> Work item: For each line of the listing that contains "Vias", make a copy and return it.

> Available data:
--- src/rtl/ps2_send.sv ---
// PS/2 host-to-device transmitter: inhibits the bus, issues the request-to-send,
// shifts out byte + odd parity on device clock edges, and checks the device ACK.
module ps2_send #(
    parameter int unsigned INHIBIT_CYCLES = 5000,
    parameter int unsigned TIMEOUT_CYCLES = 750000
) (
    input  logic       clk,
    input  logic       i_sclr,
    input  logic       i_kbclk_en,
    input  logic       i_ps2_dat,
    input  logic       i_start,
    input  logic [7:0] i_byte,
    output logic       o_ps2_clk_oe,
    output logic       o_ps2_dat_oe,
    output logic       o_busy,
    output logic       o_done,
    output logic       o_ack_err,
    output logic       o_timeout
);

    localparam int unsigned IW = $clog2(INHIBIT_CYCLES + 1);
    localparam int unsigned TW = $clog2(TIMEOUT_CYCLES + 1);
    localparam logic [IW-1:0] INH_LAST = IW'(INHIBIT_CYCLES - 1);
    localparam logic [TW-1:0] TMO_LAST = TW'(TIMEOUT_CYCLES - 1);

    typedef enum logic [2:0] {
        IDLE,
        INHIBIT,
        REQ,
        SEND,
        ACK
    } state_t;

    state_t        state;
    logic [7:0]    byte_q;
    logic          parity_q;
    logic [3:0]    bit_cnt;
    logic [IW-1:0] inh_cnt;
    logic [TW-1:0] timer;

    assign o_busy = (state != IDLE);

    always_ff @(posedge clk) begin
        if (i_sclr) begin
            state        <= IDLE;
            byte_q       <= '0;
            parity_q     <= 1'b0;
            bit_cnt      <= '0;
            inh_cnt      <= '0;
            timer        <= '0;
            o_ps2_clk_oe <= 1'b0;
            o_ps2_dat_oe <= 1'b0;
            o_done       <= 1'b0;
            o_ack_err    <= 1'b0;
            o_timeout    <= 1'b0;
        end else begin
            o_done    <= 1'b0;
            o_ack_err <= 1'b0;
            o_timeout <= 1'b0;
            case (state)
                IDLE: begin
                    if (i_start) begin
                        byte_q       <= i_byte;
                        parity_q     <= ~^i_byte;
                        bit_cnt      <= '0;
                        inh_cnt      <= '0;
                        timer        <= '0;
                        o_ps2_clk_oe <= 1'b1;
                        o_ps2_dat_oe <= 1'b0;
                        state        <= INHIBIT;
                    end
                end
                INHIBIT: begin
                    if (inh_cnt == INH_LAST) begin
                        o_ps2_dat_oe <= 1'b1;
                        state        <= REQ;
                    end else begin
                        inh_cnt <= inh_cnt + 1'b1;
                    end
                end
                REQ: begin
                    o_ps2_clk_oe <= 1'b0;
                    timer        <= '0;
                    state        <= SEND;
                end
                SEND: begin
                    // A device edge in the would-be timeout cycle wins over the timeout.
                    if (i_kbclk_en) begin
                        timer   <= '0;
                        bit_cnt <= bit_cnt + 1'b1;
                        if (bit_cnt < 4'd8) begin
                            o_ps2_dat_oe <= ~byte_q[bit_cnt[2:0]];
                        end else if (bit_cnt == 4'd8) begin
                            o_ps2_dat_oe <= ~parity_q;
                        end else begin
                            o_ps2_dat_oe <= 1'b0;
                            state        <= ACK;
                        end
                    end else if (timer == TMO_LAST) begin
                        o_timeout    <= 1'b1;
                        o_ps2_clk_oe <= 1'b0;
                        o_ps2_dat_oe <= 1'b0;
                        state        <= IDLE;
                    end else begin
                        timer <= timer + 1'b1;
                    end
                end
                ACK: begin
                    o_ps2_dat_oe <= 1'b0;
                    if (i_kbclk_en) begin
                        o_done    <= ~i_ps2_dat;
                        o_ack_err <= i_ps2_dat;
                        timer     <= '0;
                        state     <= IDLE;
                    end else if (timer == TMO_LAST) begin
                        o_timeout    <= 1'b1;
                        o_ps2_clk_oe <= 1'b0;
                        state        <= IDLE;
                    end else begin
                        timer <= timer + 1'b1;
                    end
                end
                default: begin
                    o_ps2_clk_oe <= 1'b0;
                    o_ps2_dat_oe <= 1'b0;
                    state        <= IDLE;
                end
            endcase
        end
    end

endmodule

...

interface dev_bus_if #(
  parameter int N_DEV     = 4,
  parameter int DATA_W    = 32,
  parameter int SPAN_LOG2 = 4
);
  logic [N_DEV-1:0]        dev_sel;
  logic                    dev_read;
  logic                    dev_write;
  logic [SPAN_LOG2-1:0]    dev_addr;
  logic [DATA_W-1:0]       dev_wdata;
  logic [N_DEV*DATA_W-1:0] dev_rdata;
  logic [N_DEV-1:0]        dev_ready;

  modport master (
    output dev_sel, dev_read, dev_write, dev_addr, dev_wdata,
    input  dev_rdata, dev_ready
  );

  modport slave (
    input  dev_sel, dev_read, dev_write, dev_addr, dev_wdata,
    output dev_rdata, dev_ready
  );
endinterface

==

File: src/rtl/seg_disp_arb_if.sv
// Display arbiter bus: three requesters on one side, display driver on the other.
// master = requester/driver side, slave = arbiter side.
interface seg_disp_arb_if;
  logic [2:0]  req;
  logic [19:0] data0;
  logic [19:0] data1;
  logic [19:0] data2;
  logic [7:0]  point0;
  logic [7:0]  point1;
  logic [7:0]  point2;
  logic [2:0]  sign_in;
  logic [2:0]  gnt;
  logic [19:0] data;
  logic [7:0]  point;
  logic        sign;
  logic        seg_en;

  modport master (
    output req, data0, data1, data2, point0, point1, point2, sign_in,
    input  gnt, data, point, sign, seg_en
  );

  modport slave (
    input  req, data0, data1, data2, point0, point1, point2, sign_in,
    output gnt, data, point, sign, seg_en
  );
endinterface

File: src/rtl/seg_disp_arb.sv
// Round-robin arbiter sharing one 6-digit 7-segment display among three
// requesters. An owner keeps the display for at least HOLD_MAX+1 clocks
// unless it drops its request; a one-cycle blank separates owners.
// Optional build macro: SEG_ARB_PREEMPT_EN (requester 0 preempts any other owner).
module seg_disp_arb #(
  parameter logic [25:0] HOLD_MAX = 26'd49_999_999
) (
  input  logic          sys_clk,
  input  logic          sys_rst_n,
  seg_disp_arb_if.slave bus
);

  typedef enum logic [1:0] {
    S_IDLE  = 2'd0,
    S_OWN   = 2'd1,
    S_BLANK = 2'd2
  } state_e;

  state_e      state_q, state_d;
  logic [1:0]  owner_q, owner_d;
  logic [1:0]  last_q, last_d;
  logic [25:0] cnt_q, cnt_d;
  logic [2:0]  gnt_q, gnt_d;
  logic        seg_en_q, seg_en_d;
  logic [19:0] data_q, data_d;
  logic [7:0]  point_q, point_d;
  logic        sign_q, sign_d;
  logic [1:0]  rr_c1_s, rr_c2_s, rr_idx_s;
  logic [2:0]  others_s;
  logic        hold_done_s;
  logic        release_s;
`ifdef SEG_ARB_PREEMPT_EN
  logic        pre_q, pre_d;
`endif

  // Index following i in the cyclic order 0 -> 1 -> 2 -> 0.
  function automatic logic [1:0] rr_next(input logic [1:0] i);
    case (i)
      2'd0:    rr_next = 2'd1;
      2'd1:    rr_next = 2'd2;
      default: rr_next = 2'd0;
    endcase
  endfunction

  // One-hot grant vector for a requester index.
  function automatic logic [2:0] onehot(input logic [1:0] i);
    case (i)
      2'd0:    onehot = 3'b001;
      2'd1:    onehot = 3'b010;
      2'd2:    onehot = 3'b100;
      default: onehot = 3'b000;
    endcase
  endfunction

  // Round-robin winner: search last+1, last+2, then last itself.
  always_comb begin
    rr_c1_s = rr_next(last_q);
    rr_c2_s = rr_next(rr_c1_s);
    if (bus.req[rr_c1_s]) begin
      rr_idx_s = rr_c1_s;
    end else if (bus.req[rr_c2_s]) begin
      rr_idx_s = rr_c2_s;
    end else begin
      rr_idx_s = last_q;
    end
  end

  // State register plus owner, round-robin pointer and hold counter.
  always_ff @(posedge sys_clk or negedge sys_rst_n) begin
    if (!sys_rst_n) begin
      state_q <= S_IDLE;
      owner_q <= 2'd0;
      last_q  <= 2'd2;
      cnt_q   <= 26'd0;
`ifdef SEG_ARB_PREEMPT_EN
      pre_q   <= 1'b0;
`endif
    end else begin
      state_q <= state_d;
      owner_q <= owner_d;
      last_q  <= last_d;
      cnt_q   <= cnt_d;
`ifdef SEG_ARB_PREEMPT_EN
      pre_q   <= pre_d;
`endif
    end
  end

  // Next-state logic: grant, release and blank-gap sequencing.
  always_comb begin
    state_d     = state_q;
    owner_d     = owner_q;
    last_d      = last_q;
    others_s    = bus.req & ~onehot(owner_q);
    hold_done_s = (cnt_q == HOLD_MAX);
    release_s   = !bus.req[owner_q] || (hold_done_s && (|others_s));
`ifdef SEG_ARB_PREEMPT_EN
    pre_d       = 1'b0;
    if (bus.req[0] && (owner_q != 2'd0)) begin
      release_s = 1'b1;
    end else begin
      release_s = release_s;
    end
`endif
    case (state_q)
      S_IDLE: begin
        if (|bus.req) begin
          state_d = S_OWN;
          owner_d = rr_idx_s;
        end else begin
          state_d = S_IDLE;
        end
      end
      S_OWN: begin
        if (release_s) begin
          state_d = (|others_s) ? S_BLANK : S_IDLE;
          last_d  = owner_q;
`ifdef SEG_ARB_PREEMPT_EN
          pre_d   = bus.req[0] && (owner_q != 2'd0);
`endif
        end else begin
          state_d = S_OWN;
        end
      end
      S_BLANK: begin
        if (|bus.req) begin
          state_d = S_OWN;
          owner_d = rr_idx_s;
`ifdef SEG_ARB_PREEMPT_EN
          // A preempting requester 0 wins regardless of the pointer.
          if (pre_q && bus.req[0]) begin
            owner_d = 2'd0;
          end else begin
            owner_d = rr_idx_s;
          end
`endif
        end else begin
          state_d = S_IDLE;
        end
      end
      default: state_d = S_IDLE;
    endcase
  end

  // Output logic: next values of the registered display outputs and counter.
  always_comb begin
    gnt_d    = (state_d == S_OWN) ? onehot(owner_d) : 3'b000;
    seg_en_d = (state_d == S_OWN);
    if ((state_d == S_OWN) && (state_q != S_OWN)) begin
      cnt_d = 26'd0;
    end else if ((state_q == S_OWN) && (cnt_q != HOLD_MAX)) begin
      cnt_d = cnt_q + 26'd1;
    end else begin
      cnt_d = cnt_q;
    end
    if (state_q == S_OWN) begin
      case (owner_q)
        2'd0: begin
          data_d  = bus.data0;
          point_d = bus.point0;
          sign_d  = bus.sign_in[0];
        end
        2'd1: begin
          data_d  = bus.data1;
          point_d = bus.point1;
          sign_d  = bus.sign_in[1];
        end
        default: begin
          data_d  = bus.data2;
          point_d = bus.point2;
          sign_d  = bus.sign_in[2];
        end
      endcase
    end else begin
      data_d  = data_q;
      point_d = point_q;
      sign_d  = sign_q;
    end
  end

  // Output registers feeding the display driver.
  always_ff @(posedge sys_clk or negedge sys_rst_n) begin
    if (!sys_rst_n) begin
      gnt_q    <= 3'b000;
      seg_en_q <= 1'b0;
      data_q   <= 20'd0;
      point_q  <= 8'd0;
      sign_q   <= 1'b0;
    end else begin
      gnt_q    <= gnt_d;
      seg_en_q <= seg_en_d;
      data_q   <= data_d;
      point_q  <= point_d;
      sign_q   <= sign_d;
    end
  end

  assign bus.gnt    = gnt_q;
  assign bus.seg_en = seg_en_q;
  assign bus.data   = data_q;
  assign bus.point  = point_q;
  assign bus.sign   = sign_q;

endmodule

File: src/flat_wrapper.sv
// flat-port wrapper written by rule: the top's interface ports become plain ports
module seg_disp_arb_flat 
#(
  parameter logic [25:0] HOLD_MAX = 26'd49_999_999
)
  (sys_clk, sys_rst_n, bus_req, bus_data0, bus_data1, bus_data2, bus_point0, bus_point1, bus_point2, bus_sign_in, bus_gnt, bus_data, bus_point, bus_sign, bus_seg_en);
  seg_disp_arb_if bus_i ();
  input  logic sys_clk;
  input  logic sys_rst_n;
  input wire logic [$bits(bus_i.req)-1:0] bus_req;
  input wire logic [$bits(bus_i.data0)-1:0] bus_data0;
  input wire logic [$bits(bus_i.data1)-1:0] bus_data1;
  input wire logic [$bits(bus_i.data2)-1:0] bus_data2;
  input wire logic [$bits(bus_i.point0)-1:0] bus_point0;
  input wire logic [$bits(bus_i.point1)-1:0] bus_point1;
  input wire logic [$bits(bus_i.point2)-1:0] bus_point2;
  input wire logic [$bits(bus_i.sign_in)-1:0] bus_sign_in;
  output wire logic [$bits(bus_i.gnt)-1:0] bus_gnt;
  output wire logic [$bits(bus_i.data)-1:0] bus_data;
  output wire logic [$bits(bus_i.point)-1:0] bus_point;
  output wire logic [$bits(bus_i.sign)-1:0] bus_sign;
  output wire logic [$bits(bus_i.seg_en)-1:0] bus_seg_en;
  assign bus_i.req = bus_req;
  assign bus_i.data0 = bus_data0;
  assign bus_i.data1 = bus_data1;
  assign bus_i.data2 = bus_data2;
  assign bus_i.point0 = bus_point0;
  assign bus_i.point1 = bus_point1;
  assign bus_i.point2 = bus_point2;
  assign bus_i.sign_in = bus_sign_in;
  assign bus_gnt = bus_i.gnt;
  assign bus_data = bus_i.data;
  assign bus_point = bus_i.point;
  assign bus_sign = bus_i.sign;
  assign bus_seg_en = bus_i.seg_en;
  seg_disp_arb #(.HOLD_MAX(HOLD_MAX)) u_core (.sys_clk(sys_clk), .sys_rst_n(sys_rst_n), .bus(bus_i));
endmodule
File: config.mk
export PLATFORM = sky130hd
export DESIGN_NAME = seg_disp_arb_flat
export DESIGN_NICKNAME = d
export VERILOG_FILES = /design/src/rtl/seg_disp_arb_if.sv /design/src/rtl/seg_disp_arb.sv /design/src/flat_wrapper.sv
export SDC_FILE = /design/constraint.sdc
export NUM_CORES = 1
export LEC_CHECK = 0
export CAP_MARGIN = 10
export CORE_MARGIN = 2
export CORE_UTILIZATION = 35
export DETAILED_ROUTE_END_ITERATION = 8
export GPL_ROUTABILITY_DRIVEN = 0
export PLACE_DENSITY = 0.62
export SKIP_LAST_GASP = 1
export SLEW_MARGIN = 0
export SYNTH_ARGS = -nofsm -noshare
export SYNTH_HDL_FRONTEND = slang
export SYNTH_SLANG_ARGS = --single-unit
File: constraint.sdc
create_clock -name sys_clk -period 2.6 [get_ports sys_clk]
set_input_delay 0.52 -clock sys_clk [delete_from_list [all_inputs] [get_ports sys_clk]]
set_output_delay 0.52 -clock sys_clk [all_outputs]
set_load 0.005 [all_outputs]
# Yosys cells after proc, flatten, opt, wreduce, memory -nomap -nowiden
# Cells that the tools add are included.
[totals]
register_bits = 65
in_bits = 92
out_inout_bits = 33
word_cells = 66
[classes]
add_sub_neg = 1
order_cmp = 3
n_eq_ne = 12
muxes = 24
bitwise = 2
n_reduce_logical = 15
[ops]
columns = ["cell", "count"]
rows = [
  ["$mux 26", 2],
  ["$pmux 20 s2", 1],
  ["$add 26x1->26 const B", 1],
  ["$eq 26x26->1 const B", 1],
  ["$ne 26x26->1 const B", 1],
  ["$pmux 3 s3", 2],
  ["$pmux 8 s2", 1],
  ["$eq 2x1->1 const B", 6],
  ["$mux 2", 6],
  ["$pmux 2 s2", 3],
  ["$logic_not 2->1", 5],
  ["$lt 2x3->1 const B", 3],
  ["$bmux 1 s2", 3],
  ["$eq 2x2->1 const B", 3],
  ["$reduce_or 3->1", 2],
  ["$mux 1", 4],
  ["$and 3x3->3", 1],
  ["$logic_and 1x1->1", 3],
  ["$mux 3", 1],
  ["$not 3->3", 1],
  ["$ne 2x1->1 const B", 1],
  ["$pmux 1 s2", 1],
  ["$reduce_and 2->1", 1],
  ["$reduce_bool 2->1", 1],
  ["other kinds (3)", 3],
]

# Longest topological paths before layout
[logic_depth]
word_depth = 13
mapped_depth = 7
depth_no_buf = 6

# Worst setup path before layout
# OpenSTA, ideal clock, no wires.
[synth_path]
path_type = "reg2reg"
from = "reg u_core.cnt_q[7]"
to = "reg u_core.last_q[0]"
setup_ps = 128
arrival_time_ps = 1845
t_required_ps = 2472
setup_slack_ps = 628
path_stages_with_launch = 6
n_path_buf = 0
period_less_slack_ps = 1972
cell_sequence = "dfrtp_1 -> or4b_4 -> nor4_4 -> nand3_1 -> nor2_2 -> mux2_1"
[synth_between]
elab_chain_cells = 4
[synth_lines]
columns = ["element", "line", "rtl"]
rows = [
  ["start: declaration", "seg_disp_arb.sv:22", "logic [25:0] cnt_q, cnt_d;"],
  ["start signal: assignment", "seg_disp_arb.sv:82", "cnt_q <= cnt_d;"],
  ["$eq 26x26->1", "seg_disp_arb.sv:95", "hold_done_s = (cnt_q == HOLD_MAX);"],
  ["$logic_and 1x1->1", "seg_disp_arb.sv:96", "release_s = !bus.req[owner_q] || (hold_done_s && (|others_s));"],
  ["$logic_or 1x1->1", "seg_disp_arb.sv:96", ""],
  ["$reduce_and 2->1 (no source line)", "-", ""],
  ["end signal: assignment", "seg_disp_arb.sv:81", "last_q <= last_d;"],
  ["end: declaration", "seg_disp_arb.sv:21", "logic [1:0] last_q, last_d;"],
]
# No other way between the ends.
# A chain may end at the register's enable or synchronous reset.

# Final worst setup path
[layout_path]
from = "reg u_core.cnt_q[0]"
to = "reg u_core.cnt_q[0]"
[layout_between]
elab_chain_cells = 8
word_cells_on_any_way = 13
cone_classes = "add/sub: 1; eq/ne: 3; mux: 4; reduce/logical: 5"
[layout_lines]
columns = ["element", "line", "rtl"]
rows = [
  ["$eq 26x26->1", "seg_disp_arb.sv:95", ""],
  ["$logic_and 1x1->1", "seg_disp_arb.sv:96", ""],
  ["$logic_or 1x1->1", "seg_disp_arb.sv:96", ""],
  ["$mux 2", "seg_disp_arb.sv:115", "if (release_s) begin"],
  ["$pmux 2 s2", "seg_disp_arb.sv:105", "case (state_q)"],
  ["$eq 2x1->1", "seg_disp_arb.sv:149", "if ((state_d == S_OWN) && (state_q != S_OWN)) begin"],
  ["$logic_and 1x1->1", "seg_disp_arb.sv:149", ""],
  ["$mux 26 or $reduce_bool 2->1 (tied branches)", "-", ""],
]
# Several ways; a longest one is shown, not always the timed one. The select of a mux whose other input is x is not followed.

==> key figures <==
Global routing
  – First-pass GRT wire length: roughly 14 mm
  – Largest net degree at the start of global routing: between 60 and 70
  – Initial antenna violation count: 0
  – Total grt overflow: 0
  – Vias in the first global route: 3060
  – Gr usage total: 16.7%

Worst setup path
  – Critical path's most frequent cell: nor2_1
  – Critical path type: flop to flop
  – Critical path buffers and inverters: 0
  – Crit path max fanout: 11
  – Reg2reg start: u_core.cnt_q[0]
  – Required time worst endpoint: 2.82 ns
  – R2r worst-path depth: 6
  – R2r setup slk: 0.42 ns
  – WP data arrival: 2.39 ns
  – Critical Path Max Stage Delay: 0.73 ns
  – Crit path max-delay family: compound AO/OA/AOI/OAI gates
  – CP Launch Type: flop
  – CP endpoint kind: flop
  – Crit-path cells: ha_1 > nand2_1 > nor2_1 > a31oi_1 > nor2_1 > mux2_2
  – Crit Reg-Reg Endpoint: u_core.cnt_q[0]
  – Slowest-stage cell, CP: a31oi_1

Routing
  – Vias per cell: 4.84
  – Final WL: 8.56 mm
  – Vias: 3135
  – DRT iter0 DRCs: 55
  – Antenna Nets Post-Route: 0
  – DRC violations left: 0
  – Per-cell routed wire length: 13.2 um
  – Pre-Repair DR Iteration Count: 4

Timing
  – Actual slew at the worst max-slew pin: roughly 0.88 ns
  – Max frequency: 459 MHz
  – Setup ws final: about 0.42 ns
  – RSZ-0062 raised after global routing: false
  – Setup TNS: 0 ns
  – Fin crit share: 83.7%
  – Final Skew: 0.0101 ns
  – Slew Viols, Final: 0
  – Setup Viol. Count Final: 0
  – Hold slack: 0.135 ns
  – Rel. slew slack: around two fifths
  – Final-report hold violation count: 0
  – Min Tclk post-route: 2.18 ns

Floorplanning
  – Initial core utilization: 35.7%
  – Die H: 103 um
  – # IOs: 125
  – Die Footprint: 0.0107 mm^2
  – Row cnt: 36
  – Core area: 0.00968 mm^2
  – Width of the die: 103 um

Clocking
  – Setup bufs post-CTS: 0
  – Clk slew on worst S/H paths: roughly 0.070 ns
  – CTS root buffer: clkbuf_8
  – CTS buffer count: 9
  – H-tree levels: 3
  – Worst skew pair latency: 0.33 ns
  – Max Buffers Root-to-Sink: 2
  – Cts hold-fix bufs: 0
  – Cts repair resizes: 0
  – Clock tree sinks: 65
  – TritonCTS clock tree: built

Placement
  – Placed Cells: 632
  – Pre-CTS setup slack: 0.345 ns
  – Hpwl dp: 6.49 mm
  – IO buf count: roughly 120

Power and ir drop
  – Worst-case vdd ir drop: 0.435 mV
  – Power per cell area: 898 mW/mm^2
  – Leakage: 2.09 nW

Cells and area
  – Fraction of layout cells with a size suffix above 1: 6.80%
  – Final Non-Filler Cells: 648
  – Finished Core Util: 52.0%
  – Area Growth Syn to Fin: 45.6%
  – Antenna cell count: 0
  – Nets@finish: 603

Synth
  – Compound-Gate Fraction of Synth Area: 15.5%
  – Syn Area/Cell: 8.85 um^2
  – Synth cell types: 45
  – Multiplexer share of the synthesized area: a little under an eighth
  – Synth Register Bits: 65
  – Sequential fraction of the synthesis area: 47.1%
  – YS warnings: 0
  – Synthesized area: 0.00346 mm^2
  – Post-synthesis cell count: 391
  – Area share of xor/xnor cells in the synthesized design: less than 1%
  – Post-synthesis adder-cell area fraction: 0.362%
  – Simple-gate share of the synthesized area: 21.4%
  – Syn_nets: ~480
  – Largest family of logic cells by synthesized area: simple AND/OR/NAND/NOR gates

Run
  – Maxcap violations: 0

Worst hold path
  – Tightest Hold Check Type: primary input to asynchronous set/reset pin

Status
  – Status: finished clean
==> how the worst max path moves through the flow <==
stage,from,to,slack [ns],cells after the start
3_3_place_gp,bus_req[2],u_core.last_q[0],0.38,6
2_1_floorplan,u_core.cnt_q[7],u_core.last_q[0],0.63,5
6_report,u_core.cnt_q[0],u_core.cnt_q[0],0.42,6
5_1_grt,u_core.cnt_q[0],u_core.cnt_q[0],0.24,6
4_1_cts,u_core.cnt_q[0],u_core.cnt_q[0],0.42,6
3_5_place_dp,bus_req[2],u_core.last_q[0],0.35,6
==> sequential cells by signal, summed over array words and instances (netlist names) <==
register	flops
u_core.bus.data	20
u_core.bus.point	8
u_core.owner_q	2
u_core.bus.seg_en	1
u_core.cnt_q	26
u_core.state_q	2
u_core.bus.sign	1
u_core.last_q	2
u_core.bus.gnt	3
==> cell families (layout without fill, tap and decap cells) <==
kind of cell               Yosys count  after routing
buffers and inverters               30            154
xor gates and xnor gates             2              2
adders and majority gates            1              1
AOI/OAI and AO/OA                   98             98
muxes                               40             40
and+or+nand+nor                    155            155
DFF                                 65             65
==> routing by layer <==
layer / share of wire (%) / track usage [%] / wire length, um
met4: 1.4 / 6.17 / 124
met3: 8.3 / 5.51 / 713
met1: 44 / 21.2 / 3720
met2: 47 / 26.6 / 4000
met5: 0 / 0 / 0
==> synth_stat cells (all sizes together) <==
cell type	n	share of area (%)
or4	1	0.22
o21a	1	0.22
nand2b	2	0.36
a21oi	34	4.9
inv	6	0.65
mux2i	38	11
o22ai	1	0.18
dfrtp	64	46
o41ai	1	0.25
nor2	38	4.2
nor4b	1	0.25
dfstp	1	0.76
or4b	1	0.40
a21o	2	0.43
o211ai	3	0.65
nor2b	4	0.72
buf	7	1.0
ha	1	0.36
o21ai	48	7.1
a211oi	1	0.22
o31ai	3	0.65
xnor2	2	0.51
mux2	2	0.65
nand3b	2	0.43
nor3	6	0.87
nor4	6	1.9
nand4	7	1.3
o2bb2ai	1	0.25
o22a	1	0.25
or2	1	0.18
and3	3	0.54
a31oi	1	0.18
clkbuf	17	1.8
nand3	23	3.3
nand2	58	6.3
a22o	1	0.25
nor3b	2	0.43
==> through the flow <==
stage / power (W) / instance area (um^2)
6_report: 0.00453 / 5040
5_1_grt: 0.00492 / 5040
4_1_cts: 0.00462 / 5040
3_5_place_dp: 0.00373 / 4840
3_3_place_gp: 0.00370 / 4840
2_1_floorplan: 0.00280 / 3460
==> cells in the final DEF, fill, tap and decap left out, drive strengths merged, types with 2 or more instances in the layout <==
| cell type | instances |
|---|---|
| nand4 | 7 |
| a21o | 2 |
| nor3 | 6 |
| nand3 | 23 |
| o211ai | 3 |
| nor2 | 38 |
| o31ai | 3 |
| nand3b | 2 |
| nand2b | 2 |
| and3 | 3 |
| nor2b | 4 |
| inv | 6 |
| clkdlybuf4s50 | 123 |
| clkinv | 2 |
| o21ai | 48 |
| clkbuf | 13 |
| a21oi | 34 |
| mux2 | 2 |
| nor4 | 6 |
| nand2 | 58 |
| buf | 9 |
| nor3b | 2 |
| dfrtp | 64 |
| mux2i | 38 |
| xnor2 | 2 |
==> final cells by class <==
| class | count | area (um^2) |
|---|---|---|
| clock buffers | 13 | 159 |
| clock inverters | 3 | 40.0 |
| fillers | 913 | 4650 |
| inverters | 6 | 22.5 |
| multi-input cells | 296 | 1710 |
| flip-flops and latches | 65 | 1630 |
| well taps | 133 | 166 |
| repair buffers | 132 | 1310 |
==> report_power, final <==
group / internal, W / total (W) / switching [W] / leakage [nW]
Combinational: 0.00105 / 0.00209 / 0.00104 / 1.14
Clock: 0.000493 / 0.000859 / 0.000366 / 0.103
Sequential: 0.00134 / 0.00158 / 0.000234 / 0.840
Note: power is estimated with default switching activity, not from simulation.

> Task output:
  – Vias in the first global route: 3060
  – Vias per cell: 4.84
  – Vias: 3135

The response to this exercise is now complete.